The shelves around me are completely empty of all purpose flour. I have about a pound of APF left. Also most of 5 pound bags of both cake flour and wheat flour. Plus about 2 pounds of masa (corn flour).
I want to treat my hard working son and husband to oatmeal raisin cookies tonight but do not want to use my precious APF. Is cake flour a good replacement? Is it a 1 to 1 replacement? I use masa to thicken chili but is it a good replacement in brown gravy? Does wheat flour make good pancakes?
Help me stretch my flours!
Cake flour is very finely milled, so I think that if you use weight measure instead of cup measure, you’ll be fine. You can probably find the weight/cup for your brand of flour online, but in general a cup of cake flour will weigh significantly fewer grams than AP. Cookies aren’t all that sensitive to flour type, so the lower protein of the cake flour likely will make very little difference. Also, once you have the wet and dry ingredients mixed, use your eye to tell you if the mix is too wet and add more flour accordingly.
Wheat flour makes excellent pancakes. I prefer a 50/50 mix with regular flour, but there are plenty of recipes with 100% whole wheat, so lots of people must like it.
And a tip - flour is very tough to find on the grocery shelves around here, but I can buy a 25-pound bag from a bakery near my house. The big problem with flour production right now is packaging for consumer use, not the actual flour. You might try that route.

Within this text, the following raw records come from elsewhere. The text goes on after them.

===== src/rtl/sync_fifo_param.sv =====
// sync_fifo_param: single-clock synchronous FIFO with registered read data.
// Provides full/empty, programmable almost_full/almost_empty, an occupancy
// count and a synchronous clear. Reset (rst) is asynchronous, active-low.
//
// Optional feature macro: FIFO_ERR_EN
//   defined   -> sticky overflow/underflow error registers are built
//   undefined -> overflow/underflow ports are present but tied to 0
//
// Storage is a plain array with a registered read so it maps onto block RAM.
// The array itself has no reset; clr and rst only touch pointers and flags.

module sync_fifo_param #(
  parameter int WIDTH    = 9,
  parameter int DEPTH    = 8,
  parameter int AF_LEVEL = 6,
  parameter int AE_LEVEL = 1
) (
  input  logic                     clk,
  input  logic                     rst,
  input  logic                     clr,
  input  logic                     wr_en,
  input  logic [WIDTH-1:0]         din,
  input  logic                     rd_en,
  output logic [WIDTH-1:0]         dout,
  output logic                     dout_valid,
  output logic                     full,
  output logic                     empty,
  output logic                     almost_full,
  output logic                     almost_empty,
  output logic [$clog2(DEPTH):0]   count,
  output logic                     overflow,
  output logic                     underflow
);

  localparam int ADDR_W = $clog2(DEPTH);
  localparam int CNT_W  = ADDR_W + 1;

  // Threshold constants sized to the counter so all compares are width-matched.
  localparam logic [CNT_W-1:0] DEPTH_C = CNT_W'(DEPTH);
  localparam logic [CNT_W-1:0] AF_C    = CNT_W'(AF_LEVEL);
  localparam logic [CNT_W-1:0] AE_C    = CNT_W'(AE_LEVEL);

  // --------------------------------------------------------------------------
  // State
  // --------------------------------------------------------------------------
  logic [WIDTH-1:0]  mem_q [DEPTH];

  logic [ADDR_W-1:0] wr_ptr_q, wr_ptr_d;
  logic [ADDR_W-1:0] rd_ptr_q, rd_ptr_d;
  logic [CNT_W-1:0]  count_q,  count_d;

  logic              full_q,         full_d;
  logic              empty_q,        empty_d;
  logic              almost_full_q,  almost_full_d;
  logic              almost_empty_q, almost_empty_d;

  logic [WIDTH-1:0]  dout_q;
  logic              dout_valid_q;

  logic              wr_accept;
  logic              rd_accept;

  // --------------------------------------------------------------------------
  // Handshake qualification
  // --------------------------------------------------------------------------
  // A write is refused when full even if a read frees a slot the same cycle
  // (no pass-through), and a read is refused when empty even if a write
  // arrives the same cycle (no bypass). clr suppresses both.
  always_comb begin
    wr_accept = wr_en && !full_q  && !clr;
    rd_accept = rd_en && !empty_q && !clr;
  end

  // --------------------------------------------------------------------------
  // Next-state pointers, count and flags
  // --------------------------------------------------------------------------
  // Flags are derived from the next count so they change on the same edge as
  // the count itself and never disagree with it.
  always_comb begin
    wr_ptr_d = wr_ptr_q;
    rd_ptr_d = rd_ptr_q;
    count_d  = count_q;

    if (clr) begin
      wr_ptr_d = '0;
      rd_ptr_d = '0;
      count_d  = '0;
    end else begin
      if (wr_accept) begin
        wr_ptr_d = wr_ptr_q + ADDR_W'(1);
      end
      if (rd_accept) begin
        rd_ptr_d = rd_ptr_q + ADDR_W'(1);
      end
      unique case ({wr_accept, rd_accept})
        2'b10:   count_d = count_q + CNT_W'(1);
        2'b01:   count_d = count_q - CNT_W'(1);
        default: count_d = count_q;
      endcase
    end

    full_d         = (count_d == DEPTH_C);
    empty_d        = (count_d == '0);
    almost_full_d  = (count_d >= AF_C);
    almost_empty_d = (count_d <= AE_C);
  end

  // Pointer, count and flag registers.
  always_ff @(posedge clk or negedge rst) begin
    if (!rst) begin
      wr_ptr_q       <= '0;
      rd_ptr_q       <= '0;
      count_q        <= '0;
      full_q         <= 1'b0;
      empty_q        <= 1'b1;
      almost_full_q  <= 1'b0;
      almost_empty_q <= 1'b1;
    end else begin
      wr_ptr_q       <= wr_ptr_d;
      rd_ptr_q       <= rd_ptr_d;
      count_q        <= count_d;
      full_q         <= full_d;
      empty_q        <= empty_d;
      almost_full_q  <= almost_full_d;
      almost_empty_q <= almost_empty_d;
    end
  end

  // --------------------------------------------------------------------------
  // Storage
  // --------------------------------------------------------------------------
  // Write port of the storage array; no reset so it can live in block RAM.
  always_ff @(posedge clk) begin
    if (wr_accept) begin
      mem_q[wr_ptr_q] <= din;
    end
  end

  // Registered read port: dout holds the last word read until the next
  // accepted read; clr leaves it untouched, rst zeroes it.
  always_ff @(posedge clk or negedge rst) begin
    if (!rst) begin
      dout_q <= '0;
    end else if (rd_accept) begin
      dout_q <= mem_q[rd_ptr_q];
    end
  end

  // dout_valid pulses for exactly the cycle after each accepted read.
  always_ff @(posedge clk or negedge rst) begin
    if (!rst) begin
      dout_valid_q <= 1'b0;
    end else begin
      dout_valid_q <= rd_accept;
    end
  end

  // --------------------------------------------------------------------------
  // Sticky error flags
  // --------------------------------------------------------------------------
`ifdef FIFO_ERR_EN
  logic overflow_q;
  logic underflow_q;

  // Errors latch on any attempt against a full/empty FIFO; clr wins over a
  // same-cycle error so a clear always leaves both flags low.
  always_ff @(posedge clk or negedge rst) begin
    if (!rst) begin
      overflow_q  <= 1'b0;
      underflow_q <= 1'b0;
    end else if (clr) begin
      overflow_q  <= 1'b0;
      underflow_q <= 1'b0;
    end else begin
      if (wr_en && full_q) begin
        overflow_q <= 1'b1;
      end
      if (rd_en && empty_q) begin
        underflow_q <= 1'b1;
      end
    end
  end

  assign overflow  = overflow_q;
  assign underflow = underflow_q;
`else
  assign overflow  = 1'b0;
  assign underflow = 1'b0;
`endif

  // --------------------------------------------------------------------------
  // Outputs
  // --------------------------------------------------------------------------
  assign dout         = dout_q;
  assign dout_valid   = dout_valid_q;
  assign full         = full_q;
  assign empty        = empty_q;
  assign almost_full  = almost_full_q;
  assign almost_empty = almost_empty_q;
  assign count        = count_q;

endmodule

Thank you! Thank you! This is the kind of info that has kept me here for (checks join date). . . TWENTY FUCKING YEARS!!! Holy shit!
I only use whole wheat flour for anything that requires flour at all, and have done so for a good forty years now. Whatever you make will be more ‘rustic’ in taste but otherwise just the same. Except better for you.

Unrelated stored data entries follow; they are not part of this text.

===== src/rtl/riscv_defines.sv =====
`default_nettype none
// +------------------------------------------------------------------+
// | riscv_defines : register-bank geometry shared with the bank      |
// | Rev 1.0                                                          |
// +------------------------------------------------------------------+
package riscv_defines;
   localparam int ADDR_WIDTH = 5;
   localparam int WORD_WIDTH = 32;
   localparam int N_OF_REGS  = 2**ADDR_WIDTH;
endpackage
`default_nettype wire


===== src/rtl/rr_arbiter.sv =====
`default_nettype none
// +------------------------------------------------------------------+
// | rr_arbiter : round-robin one-hot grant, pointer moves past winner |
// | Rev 1.0                                                          |
// +------------------------------------------------------------------+
module rr_arbiter #(
   parameter int N = 3
) (
   input  logic                 clk,
   input  logic                 rst,
   input  logic [N-1:0]         req_i,
   input  logic                 advance_i,
   output logic [N-1:0]         grant_o,
   output logic [$clog2(N)-1:0] ptr_o
);
   localparam int PW = $clog2(N);

   logic [PW-1:0] r_ptr;
   logic [PW-1:0] w_gidx;
   logic [PW-1:0] w_idx;

   // Scan from the farthest slot back towards the pointer so the nearest valid wins.
   always_comb begin
      grant_o = '0;
      w_gidx  = '0;
      w_idx   = '0;
      for (int k = N - 1; k >= 0; k--) begin
         w_idx = PW'((int'(r_ptr) + k) % N);
         if (req_i[w_idx]) begin
            grant_o        = '0;
            grant_o[w_idx] = 1'b1;
            w_gidx         = w_idx;
         end
      end
   end

   always_ff @(posedge clk) begin
      if (rst)
         r_ptr <= '0;
      else if (advance_i)
         r_ptr <= (w_gidx == PW'(N - 1)) ? '0 : w_gidx + PW'(1);
   end

   assign ptr_o = r_ptr;
endmodule
`default_nettype wire


===== src/rtl/regfile_wb_arbiter.sv =====
`default_nettype none
// +------------------------------------------------------------------+
// | regfile_wb_arbiter : write-back arbiter + RAW scoreboard in front |
// | of the register bank write port. Option: REGFILE_WB_BYPASS_EN.    |
// | Rev 1.0                                                          |
// +------------------------------------------------------------------+
module regfile_wb_arbiter #(
   parameter int N_REQ      = 3,
   parameter int ADDR_WIDTH = riscv_defines::ADDR_WIDTH,
   parameter int WORD_WIDTH = riscv_defines::WORD_WIDTH,
   parameter int N_OF_REGS  = riscv_defines::N_OF_REGS
) (
   input  logic                        clk,
   input  logic                        rst,
   input  logic [N_REQ-1:0]            req_valid_i,
   input  logic [N_REQ*ADDR_WIDTH-1:0] req_addr_i,
   input  logic [N_REQ*WORD_WIDTH-1:0] req_data_i,
   output logic [N_REQ-1:0]            req_ready_o,
   input  logic                        issue_valid_i,
   input  logic [ADDR_WIDTH-1:0]       issue_addr_i,
`ifdef REGFILE_WB_BYPASS_EN
   input  logic [ADDR_WIDTH-1:0]       rd_addr1_i,
   input  logic [ADDR_WIDTH-1:0]       rd_addr2_i,
   input  logic [WORD_WIDTH-1:0]       rf_data1_i,
   input  logic [WORD_WIDTH-1:0]       rf_data2_i,
   output logic [WORD_WIDTH-1:0]       fwd_data1_o,
   output logic [WORD_WIDTH-1:0]       fwd_data2_o,
`endif
   output logic                        write_en_o,
   output logic [ADDR_WIDTH-1:0]       write_addr_o,
   output logic [WORD_WIDTH-1:0]       write_data_o,
   output logic [N_OF_REGS-1:0]        busy_o
);
   logic [N_REQ-1:0]         w_grant;
   logic [N_REQ-1:0]         w_ready;
   logic                     w_advance;
   logic [$clog2(N_REQ)-1:0] w_rr_ptr_unused;  // pointer kept visible for debug only
   logic [ADDR_WIDTH-1:0]    w_sel_addr;
   logic [WORD_WIDTH-1:0]    w_sel_data;
   logic [N_OF_REGS-1:0]     w_busy_nxt;
   logic                     r_write_en;
   logic [ADDR_WIDTH-1:0]    r_write_addr;
   logic [WORD_WIDTH-1:0]    r_write_data;
   logic [N_OF_REGS-1:0]     r_busy;

   rr_arbiter #(.N(N_REQ)) u_arb (
      .clk       (clk),
      .rst       (rst),
      .req_i     (req_valid_i),
      .advance_i (w_advance),
      .grant_o   (w_grant),
      .ptr_o     (w_rr_ptr_unused)
   );

   assign w_ready     = rst ? '0 : w_grant;
   assign w_advance   = |w_ready;
   assign req_ready_o = w_ready;

   always_comb begin
      w_sel_addr = '0;
      w_sel_data = '0;
      for (int i = 0; i < N_REQ; i++) begin
         if (w_ready[i]) begin
            w_sel_addr = req_addr_i[i*ADDR_WIDTH +: ADDR_WIDTH];
            w_sel_data = req_data_i[i*WORD_WIDTH +: WORD_WIDTH];
         end
      end
   end

   // Address 0 is accepted to free the requester but never reaches the bank.
   always_ff @(posedge clk) begin
      if (rst) begin
         r_write_en   <= 1'b0;
         r_write_addr <= '0;
         r_write_data <= '0;
      end else if (w_advance) begin
         r_write_en   <= (w_sel_addr != '0);
         r_write_addr <= w_sel_addr;
         r_write_data <= w_sel_data;
      end else begin
         r_write_en   <= 1'b0;
      end
   end

   // Set after clear: a newly issued producer outranks the retiring one.
   always_comb begin
      w_busy_nxt = r_busy;
      if (r_write_en)
         w_busy_nxt[r_write_addr] = 1'b0;
      if (issue_valid_i && (issue_addr_i != '0))
         w_busy_nxt[issue_addr_i] = 1'b1;
      w_busy_nxt[0] = 1'b0;
   end

   always_ff @(posedge clk) begin
      if (rst)
         r_busy <= '0;
      else
         r_busy <= w_busy_nxt;
   end

   assign write_en_o   = r_write_en;
   assign write_addr_o = r_write_addr;
   assign write_data_o = r_write_data;
   assign busy_o       = r_busy;

`ifdef REGFILE_WB_BYPASS_EN
   assign fwd_data1_o = (r_write_en && (rd_addr1_i != '0) && (r_write_addr == rd_addr1_i))
                        ? r_write_data : rf_data1_i;
   assign fwd_data2_o = (r_write_en && (rd_addr2_i != '0) && (r_write_addr == rd_addr2_i))
                        ? r_write_data : rf_data2_i;
`endif
endmodule
`default_nettype wire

Cake flour is not just finely milled. It is also made from low gluten wheat. It works best for cake, cookies, pancakes, pie crusts etc. Anything using baking soda rather than yeast for leavening and is not kneaded. It won’t make very good bread. For that use the whole wheat.
Make sure that the cake flour isn’t ‘self-rising’ aka already has leavening in it, before you use it in a recipe.
Nope, not self-rising. I have both baking powder and soda (and yeast). I’m like Jesus, I can rise myself.
I’m confused—aren’t your all-purpose flour and your cake flour both made entirely from wheat? If so, what do you mean when you say “wheat flour”?
It’s shorthand for whole wheat flour, which includes the bran, endosperm, and germ of the wheat grain.